Please keep to the lines below from the one with "Number of clock sinks seen by CTS ... 76" through the one with "Register-to-register path setup", and restate them word for word, ends included.

---------- GIVEN INFORMATION ----------

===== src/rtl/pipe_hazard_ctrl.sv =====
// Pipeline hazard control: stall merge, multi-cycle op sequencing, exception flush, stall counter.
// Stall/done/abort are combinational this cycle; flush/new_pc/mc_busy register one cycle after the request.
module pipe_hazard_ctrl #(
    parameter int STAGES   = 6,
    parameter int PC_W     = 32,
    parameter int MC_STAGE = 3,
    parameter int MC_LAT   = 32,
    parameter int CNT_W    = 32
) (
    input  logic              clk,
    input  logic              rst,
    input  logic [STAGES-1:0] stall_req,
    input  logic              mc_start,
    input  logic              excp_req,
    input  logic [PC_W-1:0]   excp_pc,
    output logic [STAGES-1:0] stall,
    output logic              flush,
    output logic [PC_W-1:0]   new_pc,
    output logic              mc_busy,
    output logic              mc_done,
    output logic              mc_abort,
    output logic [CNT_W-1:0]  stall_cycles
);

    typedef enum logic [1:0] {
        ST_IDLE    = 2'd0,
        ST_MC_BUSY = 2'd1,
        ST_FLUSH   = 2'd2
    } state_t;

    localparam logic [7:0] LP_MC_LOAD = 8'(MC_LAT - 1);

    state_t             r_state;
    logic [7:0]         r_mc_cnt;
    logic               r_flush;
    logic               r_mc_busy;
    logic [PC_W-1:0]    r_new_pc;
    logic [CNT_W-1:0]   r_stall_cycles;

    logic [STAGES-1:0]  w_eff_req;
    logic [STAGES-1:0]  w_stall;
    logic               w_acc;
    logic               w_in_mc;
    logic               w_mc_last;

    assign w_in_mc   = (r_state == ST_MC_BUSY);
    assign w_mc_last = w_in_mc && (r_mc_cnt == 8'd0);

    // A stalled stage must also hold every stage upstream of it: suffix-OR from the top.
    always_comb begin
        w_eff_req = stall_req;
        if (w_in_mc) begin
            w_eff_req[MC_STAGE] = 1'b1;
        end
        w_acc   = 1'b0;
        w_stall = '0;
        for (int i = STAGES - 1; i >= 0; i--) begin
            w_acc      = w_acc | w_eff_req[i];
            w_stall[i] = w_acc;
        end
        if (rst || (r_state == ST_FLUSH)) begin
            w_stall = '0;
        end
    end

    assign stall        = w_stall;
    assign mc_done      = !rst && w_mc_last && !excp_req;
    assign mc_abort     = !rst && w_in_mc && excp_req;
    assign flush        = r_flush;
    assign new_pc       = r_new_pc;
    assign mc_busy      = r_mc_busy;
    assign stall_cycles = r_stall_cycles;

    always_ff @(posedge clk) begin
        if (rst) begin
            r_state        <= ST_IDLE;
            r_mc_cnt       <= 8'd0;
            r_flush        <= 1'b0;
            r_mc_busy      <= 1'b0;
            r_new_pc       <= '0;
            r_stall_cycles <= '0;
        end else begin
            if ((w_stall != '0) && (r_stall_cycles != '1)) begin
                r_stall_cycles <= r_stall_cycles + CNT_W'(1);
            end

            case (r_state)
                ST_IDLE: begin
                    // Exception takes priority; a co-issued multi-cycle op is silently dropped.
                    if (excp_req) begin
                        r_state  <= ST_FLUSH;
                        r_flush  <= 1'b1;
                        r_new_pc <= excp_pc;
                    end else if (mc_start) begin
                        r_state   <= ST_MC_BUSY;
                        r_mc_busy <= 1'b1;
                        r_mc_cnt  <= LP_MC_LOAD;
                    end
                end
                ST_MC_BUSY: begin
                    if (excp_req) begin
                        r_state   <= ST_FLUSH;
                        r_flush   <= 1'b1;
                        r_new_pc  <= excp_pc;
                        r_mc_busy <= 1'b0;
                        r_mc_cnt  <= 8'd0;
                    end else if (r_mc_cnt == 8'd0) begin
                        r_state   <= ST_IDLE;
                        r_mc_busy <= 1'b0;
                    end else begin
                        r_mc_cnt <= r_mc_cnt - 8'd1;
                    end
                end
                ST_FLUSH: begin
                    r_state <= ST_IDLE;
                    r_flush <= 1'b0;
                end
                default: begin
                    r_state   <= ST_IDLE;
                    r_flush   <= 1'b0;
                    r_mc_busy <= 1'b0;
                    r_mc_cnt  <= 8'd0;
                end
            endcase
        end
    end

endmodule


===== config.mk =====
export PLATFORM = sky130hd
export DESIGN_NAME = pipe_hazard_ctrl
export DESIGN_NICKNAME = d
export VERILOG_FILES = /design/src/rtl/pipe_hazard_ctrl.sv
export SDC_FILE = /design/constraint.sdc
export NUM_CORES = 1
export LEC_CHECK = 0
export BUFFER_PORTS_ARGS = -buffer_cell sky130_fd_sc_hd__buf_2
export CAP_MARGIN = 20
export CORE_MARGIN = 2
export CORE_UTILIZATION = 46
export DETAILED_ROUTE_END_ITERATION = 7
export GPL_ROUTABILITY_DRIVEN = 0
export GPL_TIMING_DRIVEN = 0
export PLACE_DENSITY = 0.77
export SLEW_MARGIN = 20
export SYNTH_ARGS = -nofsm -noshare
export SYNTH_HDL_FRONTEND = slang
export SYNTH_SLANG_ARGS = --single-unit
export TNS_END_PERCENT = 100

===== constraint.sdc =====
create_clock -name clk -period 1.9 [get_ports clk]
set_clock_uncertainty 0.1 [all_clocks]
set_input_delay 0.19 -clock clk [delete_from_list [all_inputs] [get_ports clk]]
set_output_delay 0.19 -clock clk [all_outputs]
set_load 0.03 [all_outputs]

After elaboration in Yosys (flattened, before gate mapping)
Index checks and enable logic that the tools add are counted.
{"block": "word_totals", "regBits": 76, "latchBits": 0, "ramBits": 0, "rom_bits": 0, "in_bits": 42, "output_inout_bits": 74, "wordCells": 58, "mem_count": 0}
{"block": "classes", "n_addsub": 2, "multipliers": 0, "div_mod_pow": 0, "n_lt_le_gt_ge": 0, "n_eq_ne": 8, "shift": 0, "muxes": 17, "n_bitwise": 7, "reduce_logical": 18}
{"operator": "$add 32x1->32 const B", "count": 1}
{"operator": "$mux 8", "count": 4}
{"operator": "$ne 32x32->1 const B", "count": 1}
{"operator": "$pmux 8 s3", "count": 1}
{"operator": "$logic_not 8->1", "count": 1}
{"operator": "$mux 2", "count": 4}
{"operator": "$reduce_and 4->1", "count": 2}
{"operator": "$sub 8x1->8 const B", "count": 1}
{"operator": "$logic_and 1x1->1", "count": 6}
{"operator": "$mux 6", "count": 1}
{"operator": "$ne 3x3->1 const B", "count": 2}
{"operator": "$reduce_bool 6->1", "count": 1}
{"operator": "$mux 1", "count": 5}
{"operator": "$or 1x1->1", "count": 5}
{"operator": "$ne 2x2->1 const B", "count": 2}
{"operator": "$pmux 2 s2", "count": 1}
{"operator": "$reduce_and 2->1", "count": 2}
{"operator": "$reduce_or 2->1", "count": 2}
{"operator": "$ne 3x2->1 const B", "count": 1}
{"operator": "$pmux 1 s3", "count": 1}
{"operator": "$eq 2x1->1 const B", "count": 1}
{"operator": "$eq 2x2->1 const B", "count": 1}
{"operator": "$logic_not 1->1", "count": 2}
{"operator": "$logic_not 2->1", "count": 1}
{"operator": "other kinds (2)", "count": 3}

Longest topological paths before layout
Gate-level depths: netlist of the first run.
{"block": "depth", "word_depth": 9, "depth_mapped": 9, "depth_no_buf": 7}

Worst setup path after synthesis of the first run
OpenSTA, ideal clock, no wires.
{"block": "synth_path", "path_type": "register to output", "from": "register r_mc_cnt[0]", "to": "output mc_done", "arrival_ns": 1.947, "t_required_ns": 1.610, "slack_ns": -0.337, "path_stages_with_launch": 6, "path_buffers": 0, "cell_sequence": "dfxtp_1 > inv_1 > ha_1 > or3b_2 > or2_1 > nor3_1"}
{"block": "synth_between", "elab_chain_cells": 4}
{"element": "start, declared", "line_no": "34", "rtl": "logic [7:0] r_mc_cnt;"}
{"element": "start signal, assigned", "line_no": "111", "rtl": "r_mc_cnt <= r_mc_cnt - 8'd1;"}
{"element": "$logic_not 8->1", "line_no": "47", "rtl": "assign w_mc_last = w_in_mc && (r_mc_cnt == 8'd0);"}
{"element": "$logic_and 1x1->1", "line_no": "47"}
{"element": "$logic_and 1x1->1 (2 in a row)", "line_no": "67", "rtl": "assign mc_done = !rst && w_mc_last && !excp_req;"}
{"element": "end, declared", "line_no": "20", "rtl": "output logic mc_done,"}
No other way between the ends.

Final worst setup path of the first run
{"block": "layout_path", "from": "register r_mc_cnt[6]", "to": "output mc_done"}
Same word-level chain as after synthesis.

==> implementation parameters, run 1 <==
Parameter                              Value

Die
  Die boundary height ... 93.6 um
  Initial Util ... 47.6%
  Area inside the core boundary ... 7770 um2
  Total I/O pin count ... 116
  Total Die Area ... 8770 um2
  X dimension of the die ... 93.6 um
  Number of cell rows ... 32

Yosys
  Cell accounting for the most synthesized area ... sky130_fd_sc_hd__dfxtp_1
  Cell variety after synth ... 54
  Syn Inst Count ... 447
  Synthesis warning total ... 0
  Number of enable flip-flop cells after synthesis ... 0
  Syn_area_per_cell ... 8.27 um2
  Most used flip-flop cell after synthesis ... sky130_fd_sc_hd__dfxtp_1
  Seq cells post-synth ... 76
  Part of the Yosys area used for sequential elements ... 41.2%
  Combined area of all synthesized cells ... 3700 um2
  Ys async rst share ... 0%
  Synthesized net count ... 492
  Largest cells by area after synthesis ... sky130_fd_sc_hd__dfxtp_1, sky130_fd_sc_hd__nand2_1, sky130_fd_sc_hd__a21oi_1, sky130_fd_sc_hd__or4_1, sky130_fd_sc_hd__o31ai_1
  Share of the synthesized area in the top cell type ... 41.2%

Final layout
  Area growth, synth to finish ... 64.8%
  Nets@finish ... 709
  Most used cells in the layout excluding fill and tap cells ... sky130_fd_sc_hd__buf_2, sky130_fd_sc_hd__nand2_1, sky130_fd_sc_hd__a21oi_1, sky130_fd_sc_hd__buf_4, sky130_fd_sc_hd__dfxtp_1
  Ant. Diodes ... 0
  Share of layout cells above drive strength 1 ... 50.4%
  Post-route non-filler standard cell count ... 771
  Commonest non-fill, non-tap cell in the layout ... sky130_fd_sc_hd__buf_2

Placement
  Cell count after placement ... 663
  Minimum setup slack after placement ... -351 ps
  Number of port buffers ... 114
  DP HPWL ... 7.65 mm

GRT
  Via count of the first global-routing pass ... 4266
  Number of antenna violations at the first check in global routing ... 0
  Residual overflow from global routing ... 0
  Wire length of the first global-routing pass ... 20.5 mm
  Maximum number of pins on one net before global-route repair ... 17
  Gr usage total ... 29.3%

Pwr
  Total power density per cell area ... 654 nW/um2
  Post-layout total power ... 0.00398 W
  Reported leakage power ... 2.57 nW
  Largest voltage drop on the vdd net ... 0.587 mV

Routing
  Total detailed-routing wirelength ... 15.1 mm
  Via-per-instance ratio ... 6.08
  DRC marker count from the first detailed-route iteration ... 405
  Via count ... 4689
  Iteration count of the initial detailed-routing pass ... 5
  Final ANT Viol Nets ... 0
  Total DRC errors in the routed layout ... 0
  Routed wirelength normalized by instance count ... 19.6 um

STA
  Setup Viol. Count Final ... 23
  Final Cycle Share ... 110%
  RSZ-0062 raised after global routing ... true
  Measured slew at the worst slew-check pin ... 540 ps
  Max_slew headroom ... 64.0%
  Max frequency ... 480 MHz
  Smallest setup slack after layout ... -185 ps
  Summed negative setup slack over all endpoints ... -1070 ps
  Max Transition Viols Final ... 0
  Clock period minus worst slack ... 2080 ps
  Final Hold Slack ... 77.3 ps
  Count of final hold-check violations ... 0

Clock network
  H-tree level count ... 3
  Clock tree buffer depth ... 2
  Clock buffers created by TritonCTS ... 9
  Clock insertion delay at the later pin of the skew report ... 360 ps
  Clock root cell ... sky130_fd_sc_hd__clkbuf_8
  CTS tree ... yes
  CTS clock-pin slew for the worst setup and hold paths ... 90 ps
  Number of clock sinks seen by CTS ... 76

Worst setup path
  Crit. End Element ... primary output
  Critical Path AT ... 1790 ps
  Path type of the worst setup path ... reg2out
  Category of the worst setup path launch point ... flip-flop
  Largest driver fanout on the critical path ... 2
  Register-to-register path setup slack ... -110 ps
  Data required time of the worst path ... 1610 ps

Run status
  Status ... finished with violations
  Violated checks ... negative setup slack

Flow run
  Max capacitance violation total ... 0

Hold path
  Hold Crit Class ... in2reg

----------

▶ **RESULT FOR THIS EXERCISE**:
  Number of clock sinks seen by CTS ... 76

Worst setup path
  Crit. End Element ... primary output
  Critical Path AT ... 1790 ps
  Path type of the worst setup path ... reg2out
  Category of the worst setup path launch point ... flip-flop
  Largest driver fanout on the critical path ... 2
  Register-to-register path setup slack ... -110 ps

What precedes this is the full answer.